This article shall explain in more detail how we try to eliminate False Positives.
There are 4 main methods we use to eliminate False Positives:
- MOD10 verification
This is the most basic of checks and will eliminate a large number of false positives statistically speaking, such as random sequences of digits which closely resemble a payment card.
As far as we're concerned, the only PANs which do not conform to MOD10 are older PANs which are no longer in active circulation.
- Length/Prefix checks
Our scanning engine applies a series of common sense prefix checks, using the published card scheme prefixes such as '4' for VISA, 3[4-7] for American Express, and so on.
We expect to eliminate 4 out of 5 matches using this checking method.
- Native format decoding
Our decoding engine natively understands a vast number of common file formats where sensitive data is identified, such as documents, emails, structured and unstructured data (XML, CSV, etc.) and so on.
This also includes complex file types such as email storage formats (eg. Microsoft Outlook PST and OST) and Database formats (eg. Microsoft Access, Microsoft SQL LDF/MDF).
By scanning file formats and understanding the native underlying data structure, sensitive information is identified in its clear unobstructed form which dramatically reduces the likelihood of false positives.
The decoding engine will never skip any file even if the format is unrecognized.

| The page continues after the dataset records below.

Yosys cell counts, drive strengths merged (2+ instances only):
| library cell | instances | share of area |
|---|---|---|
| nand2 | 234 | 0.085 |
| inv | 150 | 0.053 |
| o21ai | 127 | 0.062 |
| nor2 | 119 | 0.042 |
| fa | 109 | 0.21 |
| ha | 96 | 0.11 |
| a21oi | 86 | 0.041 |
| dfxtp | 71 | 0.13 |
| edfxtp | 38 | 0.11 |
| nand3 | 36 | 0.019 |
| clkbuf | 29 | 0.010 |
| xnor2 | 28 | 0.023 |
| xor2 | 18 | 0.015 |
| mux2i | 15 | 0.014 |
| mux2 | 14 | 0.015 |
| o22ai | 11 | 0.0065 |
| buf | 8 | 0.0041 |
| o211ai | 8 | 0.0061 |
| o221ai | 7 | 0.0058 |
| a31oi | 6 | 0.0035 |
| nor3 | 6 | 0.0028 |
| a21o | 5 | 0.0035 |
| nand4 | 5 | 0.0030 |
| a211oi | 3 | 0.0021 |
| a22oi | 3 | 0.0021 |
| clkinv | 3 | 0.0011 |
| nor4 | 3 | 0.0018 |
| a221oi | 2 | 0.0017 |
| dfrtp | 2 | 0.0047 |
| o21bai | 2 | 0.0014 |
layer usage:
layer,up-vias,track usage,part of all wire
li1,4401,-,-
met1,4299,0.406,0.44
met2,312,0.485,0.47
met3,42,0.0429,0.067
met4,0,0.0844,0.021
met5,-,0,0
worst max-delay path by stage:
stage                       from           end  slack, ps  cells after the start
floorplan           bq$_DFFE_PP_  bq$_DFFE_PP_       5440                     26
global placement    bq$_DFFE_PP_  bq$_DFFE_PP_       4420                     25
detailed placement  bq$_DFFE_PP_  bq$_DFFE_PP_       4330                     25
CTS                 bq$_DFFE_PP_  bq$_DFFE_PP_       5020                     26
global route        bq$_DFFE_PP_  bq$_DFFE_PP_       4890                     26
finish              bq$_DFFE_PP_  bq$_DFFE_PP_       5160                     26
This is an optimization exercise on Yosys and OpenROAD, whose aim is small area, not a production implementation.
Function was checked by simulation only, so behaviour that the tests miss may differ from the original.

File: flow/run.sh
#!/bin/bash
# synth_recipe.tcl (not shown) runs the flow's synth.tcl, then flattens the netlist and writes it again
# the make line also repeats each setting of config.mk as NAME=value (left out here)
make -C /OpenROAD-flow-scripts/flow DESIGN_CONFIG=/design/flow/config.mk WORK_HOME=/design/flow/orfs CLKGATE_MAP_FILE= SYNTH_SCRIPT=/design/flow/synth_recipe.tcl finish
File: flow/config.mk
export PLATFORM = sky130hd
export DESIGN_NAME = cpu
export DESIGN_NICKNAME = cpu
export VERILOG_FILES = /design/flow/design.v
export SDC_FILE = /design/flow/constraint.sdc
export NUM_CORES = 4
export LEC_CHECK = 0
export ABC_AREA = 1
export CAP_MARGIN = 20
export CORE_MARGIN = 2
export CORE_UTILIZATION = 40
export SLEW_MARGIN = 20
File: flow/constraint.sdc
create_clock -name core_clock -period 140.0 [get_ports {clk}]
set_input_delay 28.0000 -clock core_clock [delete_from_list [all_inputs] [get_ports {clk}]]
set_output_delay 28.0000 -clock core_clock [all_outputs]
set_load 0.01 [all_outputs]
File: flow/design.v
module regfile (
    input wire clk, rst,
    input wire [15:0] d,
    input wire [7:0] we,
    input wire [2:0] l_sel, r_sel,
    output wire [15:0] l_out, r_out,
    output wire [7:0] leds
);
reg [127:0] r;
genvar i;
generate
    for (i = 0; i < 8; i = i + 1) begin : gp
        always @(posedge clk)
            if (rst | we[i])
                r[16*i +: 16] <= d & {16{~rst}};
    end
endgenerate
assign l_out = r[16*l_sel +: 16] & {16{~rst}};
assign r_out = r[16*r_sel +: 16] & {16{~rst}};
assign leds = r[7:0] & {8{~rst}};
endmodule
module fadd (
    input wire a, b, c,
    output wire s, co
);
assign s  = a ^ b ^ c;
assign co = (a & b) | (c & (a ^ b));
endmodule
module alu (
    input wire [15:0] a_in,
    input wire [15:0] b_in,
    output wire [15:0] out,
    input wire c_add, c_sub, c_and, c_or, c_xor, c_shl, c_shr, c_mul, c_div, c_pa, c_pb,
    input wire carry_in,
    output wire [4:0] flags
);
wire [16:0] ac;
wire [15:0] as;
assign ac[0] = carry_in ^ c_sub;
genvar k, s;
generate
    for (k = 0; k < 16; k = k + 1) begin : addc
        fadd f(a_in[k], b_in[k] ^ c_sub, ac[k], as[k], ac[k+1]);
    end
endgenerate
wire carry_out = ac[16] ^ c_sub;
wire dv = c_div | c_shr;
wire sh = c_shl | c_shr;
wire [15:0] oh = 16'b1 << b_in[3:0];
wire big = |b_in[15:4];
wire [15:0] y = sh ? oh : b_in;
wire [255:0] rr;    
wire [255:0] sm;    
wire [271:0] cc;    
wire [15:0] q;      
wire [16:0] hz;     
assign hz[16] = 1'b1;
generate
    for (k = 15; k >= 0; k = k - 1) begin : hzc
        assign hz[k] = hz[k+1] & ~y[k];
    end
    for (s = 0; s < 16; s = s + 1) begin : st
        wire [s:0] l;
        if (s == 0) begin : l0
            assign l = dv & a_in[15];
        end else begin : ln
            assign l = {rr[16*(s-1) +: s], dv & a_in[15-s]};
        end
        assign cc[17*s] = dv;
        for (k = 0; k <= s; k = k + 1) begin : cl
            wire yy = dv ? ~y[k] : (a_in[k] & y[15-s]);
            fadd f(l[k], yy, cc[17*s+k], sm[16*s+k], cc[17*s+k+1]);
        end
        assign q[s] = cc[17*s+s+1] & hz[s+1];
        if (s < 15) begin : mx
            assign rr[16*s +: s+1] = (dv & ~q[s]) ? l : sm[16*s +: s+1];
        end
    end
endgenerate
wire [15:0] prod = sm[240 +: 16];
wire [15:0] quot;
generate
    for (k = 0; k < 16; k = k + 1) begin : qr
        assign quot[15-k] = q[k];
    end
endgenerate
wire g3 = c_and | c_or | c_pa | c_pb;
wire g2 = c_or | c_xor | c_pa;
wire g1 = c_or | c_xor | c_pb;
wire [15:0] lu = (a_in & b_in & {16{g3}}) | (a_in & ~b_in & {16{g2}}) | (~a_in & b_in & {16{g1}});
wire sel_p = c_mul | (c_shl & ~big);
wire sel_q = c_div | (c_shr & ~big);
wire sel_a = c_add | c_sub;
assign out = lu | (as & {16{sel_a}}) | (prod & {16{sel_p}}) | (quot & {16{sel_q}});
wire m0 = c_sub | c_or | c_shl | c_mul | c_pa;
assign flags[0] = ~(|out);
assign flags[1] = sel_a & carry_out;
assign flags[2] = out[15];
assign flags[3] = ((a_in[15] ^ b_in[15]) ^ ~m0) & ((b_in[15] ^ out[15]) ^ m0);
assign flags[4] = ^out;
endmodule
module pc (
    input wire [15:0] in,
    output reg [15:0] out,
    input wire clk, inc, ie, irq, rst,
    output reg [15:0] saved_pc,
    output reg chg           
);
wire [15:0] t1 = ie ? in : out;
wire [15:0] t2 = inc ? t1 + 16'b1 : t1;
wire take = irq & (ie | inc);
wire [15:0] nx = take ? 16'b1 : t2;
always @(posedge clk, posedge rst) begin
    if (rst) begin
        out <= 16'b0;
        chg <= 1'b1;
    end else begin
        out <= nx;
        chg <= nx != out;
    end
end
always @(posedge clk) begin
    if (rst)
        saved_pc <= 16'b0;
    else if (take)
        saved_pc <= t2;
end
endmodule
module decoder (
    input wire [15:0] instr,
    output wire pc_inc, pc_ie, reg_in_mux_ctl, alu_r_mux_ctl, alu_cin, ram_write, ram_read,
    output wire alu_flags_ie, reg_sr_in, sr_ie, sr_pc_over, ram_read_done, pc_sr_ie, irq_instr, jtr_op,
    output wire c_add, c_sub, c_and, c_or, c_xor, c_shl, c_shr, c_mul, c_div, c_pa, c_pb,
    output wire [2:0] reg_l_ctl, reg_r_ctl,
    output wire [7:0] gp_reg_ie,
    input wire mem_busy, mem_ready,
    input wire [4:0] flags
);
wire [6:0] op = instr[6:0];
wire [2:0] tg = instr[9:7];
wire [2:0] fo = instr[12:10];
wire [2:0] so = instr[15:13];
wire o_mov = op == 7'h01, o_ldd = op == 7'h02, o_ldo = op == 7'h03, o_ldi = op == 7'h04;
wire o_std = op == 7'h05, o_sto = op == 7'h06, o_add = op == 7'h07, o_adi = op == 7'h08;
wire o_adc = op == 7'h09, o_sub = op == 7'h0A, o_suc = op == 7'h0B, o_cmp = op == 7'h0C;
wire o_cmi = op == 7'h0D, o_jmp = op == 7'h0E, o_jal = op == 7'h0F, o_srl = op == 7'h10;
wire o_srs = op == 7'h11, o_sys = op == 7'h12, o_and = op == 7'h13, o_orr = op == 7'h14;
wire o_xor = op == 7'h15, o_ani = op == 7'h16, o_ori = op == 7'h17, o_xoi = op == 7'h18;
wire o_shl = op == 7'h19, o_shr = op == 7'h1A, o_cai = op == 7'h1B, o_mul = op == 7'h1C;
wire o_div = op == 7'h1D, o_irt = op == 7'h1E;
reg jmp_en;
always @(*) begin
    case (instr[10:7])
        4'b0001: jmp_en = flags[1];
        4'b0010: jmp_en = flags[0];
        4'b0011: jmp_en = flags[2];
        4'b0100: jmp_en = ~(flags[2] | flags[0]);
        4'b0101: jmp_en = flags[0] | flags[2];
        4'b0110: jmp_en = ~flags[2];
        4'b0111: jmp_en = ~flags[0];
        4'b1000: jmp_en = flags[3];
        4'b1001: jmp_en = flags[3];
        default: jmp_en = 1'b1;
    endcase
end
wire ld = o_ldd | o_ldo;
wire st = o_std | o_sto;
wire ld_wait = ld & ~mem_busy & ~mem_ready;
assign pc_inc = ~((ld & (mem_busy | ~mem_ready)) | (st & mem_busy) | (o_jmp & jmp_en) | o_jal | o_irt);
assign pc_ie = (o_jmp & jmp_en) | o_jal | o_irt;
assign reg_in_mux_ctl = ld & ~mem_busy;
assign ram_read_done = ld & ~mem_busy & mem_ready;
assign ram_read = ld_wait;
assign ram_write = st & ~mem_busy;
assign alu_r_mux_ctl = ld | o_ldi | st | o_adi | o_cmi | o_jmp | o_jal | o_ani | o_ori | o_xoi | o_cai;
assign alu_cin = (o_adc | o_suc) & flags[1];
assign alu_flags_ie = o_add | o_adi | o_adc | o_sub | o_suc | o_cmp | o_cmi | o_and | o_orr | o_xor
                    | o_ani | o_ori | o_xoi | o_shl | o_shr | o_cai | o_mul | o_div;
assign reg_sr_in = o_jal | o_srl;
assign sr_ie = o_srs;
assign sr_pc_over = o_jal;
assign pc_sr_ie = o_irt;
assign irq_instr = o_sys;
assign jtr_op = o_jmp | o_jal | o_irt;
assign c_sub = o_sub | o_suc | o_cmp | o_cmi;
assign c_and = o_and | o_ani | o_cai;
assign c_or  = o_orr | o_ori;
assign c_xor = o_xor | o_xoi;
assign c_shl = o_shl;
assign c_shr = o_shr;
assign c_mul = o_mul;
assign c_div = o_div;
assign c_pa  = o_mov;
assign c_pb  = o_ldd | o_ldi | o_std | o_jmp | o_jal | o_srs;
assign c_add = ~(c_sub | c_and | c_or | c_xor | c_shl | c_shr | c_mul | c_div | c_pa | c_pb);
wire l_fo = o_mov | o_ldo | o_add | o_adi | o_adc | o_sub | o_suc | o_cmp | o_cmi | o_and | o_orr | o_xor
          | o_ani | o_ori | o_xoi | o_shl | o_shr | o_cai | o_mul | o_div;
assign reg_l_ctl = l_fo ? fo : o_sto ? so : 3'b0;
wire r_so = o_add | o_adc | o_sub | o_suc | o_cmp | o_and | o_orr | o_xor | o_shl | o_shr | o_mul | o_div;
assign reg_r_ctl = r_so ? so : (o_std | o_sto | o_srs) ? fo : 3'b0;
wire we = o_mov | (ld & ~mem_busy & mem_ready) | o_ldi | o_add | o_adi | o_adc | o_sub | o_suc
        | o_jal | o_srl | o_and | o_orr | o_xor | o_ani | o_ori | o_xoi | o_shl | o_shr | o_mul | o_div;
assign gp_reg_ie = {8{we}} & (8'b1 << tg);
endmodule
What follows belongs to an exercise in optimizing a design on an open flow for small area, a short achievable clock period and few clock cycles per item; a production flow would make more cautious choices.
No functional check of the RTL was part of any run shown here.
No activity file was given, so power comes from the tool's default toggle rates.

## flow/design.v (module list and top-level ports; edited modules follow where they fit)
// module madd_pipeline: 1470 lines
module madd_pipeline #(parameter data_width = 16, parameter n_blocks = 256, parameter full_width = 2 * data_width + 8, parameter n_channels = 16)
	(
		input wire clk,
		input wire reset,
		input wire enable,
		input  wire in_valid,
		output wire in_ready,
		output wire out_valid,
		input  wire out_ready,
		input  wire [$clog2(n_blocks) - 1 : 0] block_in,
		output wire [$clog2(n_blocks) - 1 : 0] block_out,
		input wire [4:0] shift,
		input wire shift_disable,
		input wire signedness,
		input wire saturate_disable,
		input wire signed [data_width - 1 : 0] arg_a_in,
		input wire signed [data_width - 1 : 0] arg_b_in,
		input wire signed [data_width - 1 : 0] arg_c_in,
		output wire signed [full_width - 1 : 0] result_out,
		input  wire [ch_addr_w - 1 : 0] dest_in,
		output wire [ch_addr_w - 1 : 0] dest_out,
		input  wire [4 - 1 : 0] commit_id_in,
		output wire [4 - 1 : 0] commit_id_out,
		input wire commit_flag_in,
		output wire commit_flag_out
	);
  // ...
==> flow/flow/run.sh <==
#!/bin/bash
# Own layout flow: the standard flow (standard.sh) with a few extra ORFS
# make variables, read one per line from flow/extra.mk. By default the port
# buffers that buffer_ports inserts are plain buf_2 cells (buffer_ports
# otherwise picks clkdlybuf4s50_1, a slow 10 um2 delay cell).
# The full output of the flow goes to flow_standard.log in this folder; each
# ORFS step keeps its own log under orfs/logs/.
set -euo pipefail
cd "$(dirname "$0")/.."
EXTRA=()
PORTBUF="BUFFER_PORTS_ARGS=-buffer_cell sky130_fd_sc_hd__buf_2"
if [[ -f flow/extra.mk ]]; then
  while IFS= read -r line; do
    [[ -z "$line" || "$line" == \#* ]] && continue
    if [[ "$line" == BUFFER_PORTS_ARGS=* ]]; then PORTBUF="$line"; continue; fi
    EXTRA+=("$line")
  done < flow/extra.mk
fi
bash standard.sh "$PORTBUF" ${EXTRA[@]+"${EXTRA[@]}"} finish > flow_standard.log 2>&1
==> flow/standard.sh <==
#!/bin/bash
# synth_recipe.tcl (not shown) runs the flow's synth.tcl, then flattens the netlist and writes it again
# the make line also repeats each setting of config.mk as NAME=value (left out here)
make -C /OpenROAD-flow-scripts/flow DESIGN_CONFIG=/design/flow/config.mk WORK_HOME=/design/flow/orfs CLKGATE_MAP_FILE= SYNTH_SCRIPT=/design/flow/synth_recipe.tcl "${@:-finish}"
==> flow/config.mk <==
export PLATFORM = sky130hd
export DESIGN_NAME = madd_pipeline
export DESIGN_NICKNAME = madd_pipeline
export VERILOG_FILES = /design/flow/design.v
export SDC_FILE = /design/flow/constraint.sdc
export NUM_CORES = 4
export LEC_CHECK = 0
export ABC_AREA = 1
export CAP_MARGIN = 20
export CORE_MARGIN = 2
export CORE_UTILIZATION = 40
export SETUP_SLACK_MARGIN = 2.0
export SLEW_MARGIN = 20
==> flow/constraint.sdc <==
create_clock -name core_clock -period 7.5 [get_ports {clk}]
set_input_delay 1.5000 -clock core_clock [delete_from_list [all_inputs] [get_ports {clk}]]
set_output_delay 1.5000 -clock core_clock [all_outputs]
set_load 0.01 [all_outputs]
From an optimization exercise on the open Yosys and OpenROAD flow, aimed at small area; shortcuts taken in it are not production practice.
RTL that was checked went through simulation tests only; none was proved equivalent to the original.
The RTL of runs 2 to 4 was laid out without a check of its function.

## flow/design.v (module list and top-level ports; edited modules follow where they fit)
// module Mul_Add: 3451 lines
// module Second_CNN_Sub: 48 lines
// module Second_CNN: 46 lines
module Second_CNN(
clk,
rst_n,
Din_Valid,
Cal_Valid,
Din,
Dout0,
Dout1,
Dout2,
Dout3,
Dout4,
Dout5,
Dout6,
Dout7
);
  // ...
==> flow/flow/run.sh <==
#!/bin/bash
# Standard layout, with one extra netlist step between synthesis and floorplan:
# flow/polarity.py removes the inverters Yosys's full-adder extraction leaves
# around the sky130 fa cells (registers and their names are untouched).
# Port buffers are the small buf_1 instead of the default choice.
set -euo pipefail
R=orfs/results/${FLOW_PLATFORM}/Second_CNN/base
bash standard.sh synth > synth.log 2>&1
cp $R/1_2_yosys.v yosys_netlist_orig.v
python3 flow/polarity.py yosys_netlist_orig.v $R/1_2_yosys.v > polarity.log 2>&1
rm -f $R/1_synth.odb $R/1_synth.sdc
export BUFFER_PORTS_ARGS="-buffer_cell sky130_fd_sc_hd__buf_1"
bash standard.sh > layout.log 2>&1
==> flow/flow/polarity.py <==
#!/usr/bin/env python3
"""Remove inverters around full adders in a Yosys netlist.

A full adder is self-dual: FA(~a, ~b, ~c) = (~sum, ~cout).  Yosys's
extract_fa leaves an inverter on most adder pins.  This pass collapses every
inverter, chooses for each sky130 fa cell whether it computes its signals in
true or complemented form, and then puts back one inverter for each signal
that some reader needs in the other polarity.  The function of every output
and register input is unchanged; no register is touched.

usage: polarity.py IN.v OUT.v
"""
import re, sys, random

src = open(sys.argv[1]).read()

INV_RE = re.compile(r'^sky130_fd_sc_hd__(inv|clkinv)_\d+$')
FA_RE = re.compile(r'^sky130_fd_sc_hd__fa_\d+$')
OUT_PINS = {'X', 'Y', 'Q', 'Q_N', 'SUM', 'COUT', 'HI', 'LO'}

m = re.search(r'^module\s+(\S+)\s*\(', src, re.M)
body_start = src.index(';', m.end()) + 1
end = src.rindex('endmodule')

# instances: "  TYPE NAME (\n    .PIN(NET),\n ... );"
inst_re = re.compile(r'^  (sky130_fd_sc_hd__\w+)\s+(\S+)\s*\((.*?)\);\n', re.M | re.S)
pin_re = re.compile(r'\.(\w+)\(\s*(.*?)\s*\)\s*(?:,|$)', re.S)
cells = []
for mm in inst_re.finditer(src, body_start, end):
    pins = {}
    for p, n in pin_re.findall(mm.group(3)):
        pins[p] = n
    cells.append({'type': mm.group(1), 'name': mm.group(2), 'pins': pins,
                  'span': (mm.start(), mm.end())})

ports = set()
for mm in re.finditer(r'^\s*(input|output|inout)\s+(\[[^\]]*\]\s*)?(\S+);', src[:end], re.M):
    ports.add(mm.group(3))
assigns = re.findall(r'^\s*assign\s+(.*?)\s*=\s*(.*?);', src[body_start:end], re.M)
assign_nets = set()
for a, b in assigns:
    for x in (a, b):
        assign_nets.add(x.strip())

def is_port_net(n):
    base = n.split('[')[0].strip()
    return base in ports or n in assign_nets or base in assign_nets

def is_const(n):
    return "'" in n

drv = {}
for c in cells:
    for p, n in c['pins'].items():
        if p in OUT_PINS:
            drv[n] = c

# collapsible inverters: input a plain net, output not a port / assign
invs = {}
for c in cells:
    if INV_RE.match(c['type']):
        a, y = c['pins'].get('A'), c['pins'].get('Y')
        if a is None or y is None or is_const(a) or is_port_net(y):
            continue
        invs[y] = c

def root(n):
    par = 0
    seen = 0
    while n in invs and seen < 100:
        n = invs[n]['pins']['A']; par ^= 1; seen += 1
    return n, par

# consumers: (cell, pin, base, parity) for every non-removed input pin
fas = [c for c in cells if FA_RE.match(c['type'])]
fa_idx = {id(c): i for i, c in enumerate(fas)}
cons = []           # list of [cellid or None, pin, base, parity, fa index or -1]
sig_cons = {}       # base -> list of consumer indices
for c in cells:
    if INV_RE.match(c['type']) and c['pins'].get('Y') in invs:
        continue
    for p, n in c['pins'].items():
        if p in OUT_PINS or is_const(n):
            continue
        b, par = root(n)
        fi = fa_idx.get(id(c), -1)
        cons.append((c, p, b, par, fi))
        sig_cons.setdefault(b, []).append(len(cons) - 1)
# a flipped adder output read by a port or an assign would change it: never flip those
fixed_fa = set()
for n in list(drv):
    if is_port_net(n) and id(drv[n]) in fa_idx:
        fixed_fa.add(fa_idx[id(drv[n])])

# FA-driven bases: which fa drives the base
base_drv_fa = {}
for b in sig_cons:
    d = drv.get(b)
    if d is not None and id(d) in fa_idx:
        base_drv_fa[b] = fa_idx[id(d)]

f = [0] * len(fas)
fa_in = [[] for _ in fas]     # bases read by fa
fa_out = [[] for _ in fas]    # bases driven by fa (in sig_cons)
for b, lst in sig_cons.items():
    for ci in lst:
        fi = cons[ci][4]
        if fi >= 0 and b not in fa_in[fi]:
            fa_in[fi].append(b)
    if b in base_drv_fa:
        fa_out[base_drv_fa[b]].append(b)

def cost(b):
    pd = f[base_drv_fa[b]] if b in base_drv_fa else 0
    for ci in sig_cons[b]:
        _, _, _, par, fi = cons[ci]
        r = par ^ (f[fi] if fi >= 0 else 0)
        if r != pd:
            return 1
    return 0

def local_cost(i):
    bs = set(fa_in[i]) | set(fa_out[i])
    return sum(cost(b) for b in bs)

before = sum(cost(b) for b in sig_cons)
random.seed(1)
for it in range(50):
    changed = 0
    order = list(range(len(fas)))
    random.shuffle(order)
    for i in order:
        if i in fixed_fa:
            continue
        c0 = local_cost(i)
        f[i] ^= 1
        c1 = local_cost(i)
        if c1 < c0 or (c1 == c0 and random.random() < 0.1 and it < 30):
            changed += (c1 < c0)
        else:
            f[i] ^= 1
    if changed == 0 and it >= 30:
        break
# simulated annealing on top of the greedy result
import math
cur = sum(cost(b) for b in sig_cons)
best_f, best_c = list(f), cur
free = [i for i in range(len(fas)) if i not in fixed_fa]
steps = 3000000
for st in range(steps):
    T = 1.5 * (1 - st / steps) + 0.02
    i = random.choice(free)
    c0 = local_cost(i)
    f[i] ^= 1
    c1 = local_cost(i)
    dlt = c1 - c0
    if dlt <= 0 or random.random() < math.exp(-dlt / T):
        cur += dlt
        if cur < best_c:
            best_c, best_f = cur, list(f)
    else:
        f[i] ^= 1
f[:] = best_f
after = sum(cost(b) for b in sig_cons)
sys.stderr.write(f'polarity: {len(invs)} inverters collapsed, {len(fas)} adders, '
                 f'{sum(f)} flipped, inverters needed {before} -> {after}\n')

# rebuild
newpins = {}        # (id(cell), pin) -> net
new_inv = []
new_wires = []
k = 0
for b, lst in sig_cons.items():
    pd = f[base_drv_fa[b]] if b in base_drv_fa else 0
    inv_net = None
    for ci in lst:
        c, p, _, par, fi = cons[ci]
        r = par ^ (f[fi] if fi >= 0 else 0)
        if r == pd:
            newpins[(id(c), p)] = b
        else:
            if inv_net is None:
                k += 1
                inv_net = f'pol_n{k}'
                new_wires.append(inv_net)
                new_inv.append((f'pol_inv{k}', b, inv_net))
            newpins[(id(c), p)] = inv_net

removed = set(id(c) for c in invs.values())
out = []
pos = 0
for c in cells:
    s, e = c['span']
    out.append(src[pos:s]); pos = e
    if id(c) in removed:
        continue
    pins = c['pins']
    lines = [f"  {c['type']} {c['name']} ("]
    items = []
    for p, n in pins.items():
        nn = newpins.get((id(c), p), n)
        if nn.startswith('\\'):
            nn += ' '
        items.append(f'    .{p}({nn})')
    lines.append(',\n'.join(items))
    lines.append('  );\n')
    out.append('\n'.join(lines))
rest = src[pos:]
ei = rest.rindex('endmodule')
add = ''.join(f'  wire {w};\n' for w in new_wires)
add += ''.join(f'  sky130_fd_sc_hd__inv_1 {n} (\n    .A({a}{" " if a.startswith(chr(92)) else ""}),\n    .Y({y})\n  );\n' for n, a, y in new_inv)
out.append(rest[:ei] + add + rest[ei:])
open(sys.argv[2], 'w').write(''.join(out))
==> flow/standard.sh <==
#!/bin/bash
# synth_recipe.tcl (not shown) runs the flow's synth.tcl, then flattens the netlist and writes it again
# the make line also repeats each setting of config.mk as NAME=value (left out here)
make -C /OpenROAD-flow-scripts/flow DESIGN_CONFIG=/design/flow/config.mk WORK_HOME=/design/flow/orfs CLKGATE_MAP_FILE= SYNTH_SCRIPT=/design/flow/synth_recipe.tcl "${@:-finish}"
==> flow/config.mk <==
export PLATFORM = sky130hd
export DESIGN_NAME = Second_CNN
export DESIGN_NICKNAME = Second_CNN
export VERILOG_FILES = /design/flow/design.v
export SDC_FILE = /design/flow/constraint.sdc
export NUM_CORES = 4
export LEC_CHECK = 0
export CAP_MARGIN = 20
export CORE_MARGIN = 2
export CORE_UTILIZATION = 75
export CTS_BUF_LIST = sky130_fd_sc_hd__clkbuf_8
export CTS_CLUSTER_DIAMETER = 50
export CTS_CLUSTER_SIZE = 14
export GPL_TIMING_DRIVEN = 1
export SETUP_SLACK_MARGIN = 0.15
export SLEW_MARGIN = 20
==> flow/constraint.sdc <==
create_clock -name core_clock -period 8.0 [get_ports {clk}]
set_input_delay 1.6000 -clock core_clock [delete_from_list [all_inputs] [get_ports {clk}]]
set_output_delay 1.6000 -clock core_clock [all_outputs]
set_load 0.01 [all_outputs]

It will still attempt to accurately scan an unrecognized file by using a fall-back decoding method that we refer to as generic binary decoding.
This will always be used as a last resort and enables the decoding engine to strip out all the binary data that normally causes high false positive levels and scan only the remaining clear text data available.
- Contextual data & statistical analysis
This is a key differentiator that enables the scanning engine to refine its results further and provides a final layer of False Positives scrubbing.
In the initial development stages of the underlying scanning engine, our engineering team spent considerable time analyzing sets of both genuine matches and false positives in order to determine the characteristics of each, and found that the majority of false positive data falls into very specific contextual patterns.
For example, a common False Positive scenario is uncompressed bitmap data (images, sound, icons, etc), however even if the file type cannot be identified, bitmap data can be readily identified to an almost certain degree of accuracy by examination of approximately 300 bytes worth of data before & after the match, and applying a series of algorithms to determine its true context.
Similar methods can be used for other data types, for example to determine if a 16-digit string is really a PAN, or a web site cookie token.
Analysis over the overall findings against a given file will also provide further verification as to the likelihood of any given finding.
Lastly, if our scanning engine is ever in doubt, it will report the match as a PAN and let the User determine the accuracy of the match.
All information in this article is accurate and true as of the last edited date.